> _Material for this exercise_:
__________

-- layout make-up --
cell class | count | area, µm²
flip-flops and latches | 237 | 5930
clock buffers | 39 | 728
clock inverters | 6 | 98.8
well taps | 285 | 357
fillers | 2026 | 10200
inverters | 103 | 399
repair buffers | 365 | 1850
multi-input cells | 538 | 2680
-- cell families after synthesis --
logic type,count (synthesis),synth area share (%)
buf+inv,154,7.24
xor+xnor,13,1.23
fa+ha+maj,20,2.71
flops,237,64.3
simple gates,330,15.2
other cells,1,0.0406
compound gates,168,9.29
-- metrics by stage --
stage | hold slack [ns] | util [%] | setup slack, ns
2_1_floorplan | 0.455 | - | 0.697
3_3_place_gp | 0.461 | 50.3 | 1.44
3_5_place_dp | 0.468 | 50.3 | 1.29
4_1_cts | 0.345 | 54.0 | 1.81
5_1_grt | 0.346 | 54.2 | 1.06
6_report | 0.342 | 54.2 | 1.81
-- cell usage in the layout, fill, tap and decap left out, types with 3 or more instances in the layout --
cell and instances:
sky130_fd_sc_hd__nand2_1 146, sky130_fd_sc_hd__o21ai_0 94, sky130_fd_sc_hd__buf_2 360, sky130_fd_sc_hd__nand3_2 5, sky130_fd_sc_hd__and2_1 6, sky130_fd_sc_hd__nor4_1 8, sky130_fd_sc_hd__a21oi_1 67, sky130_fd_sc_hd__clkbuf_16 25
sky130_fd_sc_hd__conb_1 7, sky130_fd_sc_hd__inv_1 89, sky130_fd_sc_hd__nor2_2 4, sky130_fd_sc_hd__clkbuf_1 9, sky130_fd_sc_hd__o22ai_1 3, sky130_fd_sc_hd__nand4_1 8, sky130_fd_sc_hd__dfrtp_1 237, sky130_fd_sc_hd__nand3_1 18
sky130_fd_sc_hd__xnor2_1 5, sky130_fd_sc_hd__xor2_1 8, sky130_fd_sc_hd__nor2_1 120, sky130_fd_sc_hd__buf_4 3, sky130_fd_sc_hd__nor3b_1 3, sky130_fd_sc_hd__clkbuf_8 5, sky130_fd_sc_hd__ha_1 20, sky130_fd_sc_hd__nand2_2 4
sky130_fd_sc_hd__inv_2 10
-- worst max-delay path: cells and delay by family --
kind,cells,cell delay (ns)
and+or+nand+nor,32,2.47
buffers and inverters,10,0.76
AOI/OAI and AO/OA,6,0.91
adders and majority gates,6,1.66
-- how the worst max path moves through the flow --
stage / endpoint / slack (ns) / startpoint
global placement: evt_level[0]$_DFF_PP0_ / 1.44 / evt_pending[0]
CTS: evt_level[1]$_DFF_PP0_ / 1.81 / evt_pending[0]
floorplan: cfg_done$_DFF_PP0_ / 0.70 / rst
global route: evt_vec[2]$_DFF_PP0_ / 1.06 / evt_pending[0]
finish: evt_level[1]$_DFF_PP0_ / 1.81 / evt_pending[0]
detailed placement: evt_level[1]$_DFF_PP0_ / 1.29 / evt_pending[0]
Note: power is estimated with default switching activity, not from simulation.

__________

Look through the entries above; find each line with the word "clock" and copy it.

clock buffers | 39 | 728
clock inverters | 6 | 98.8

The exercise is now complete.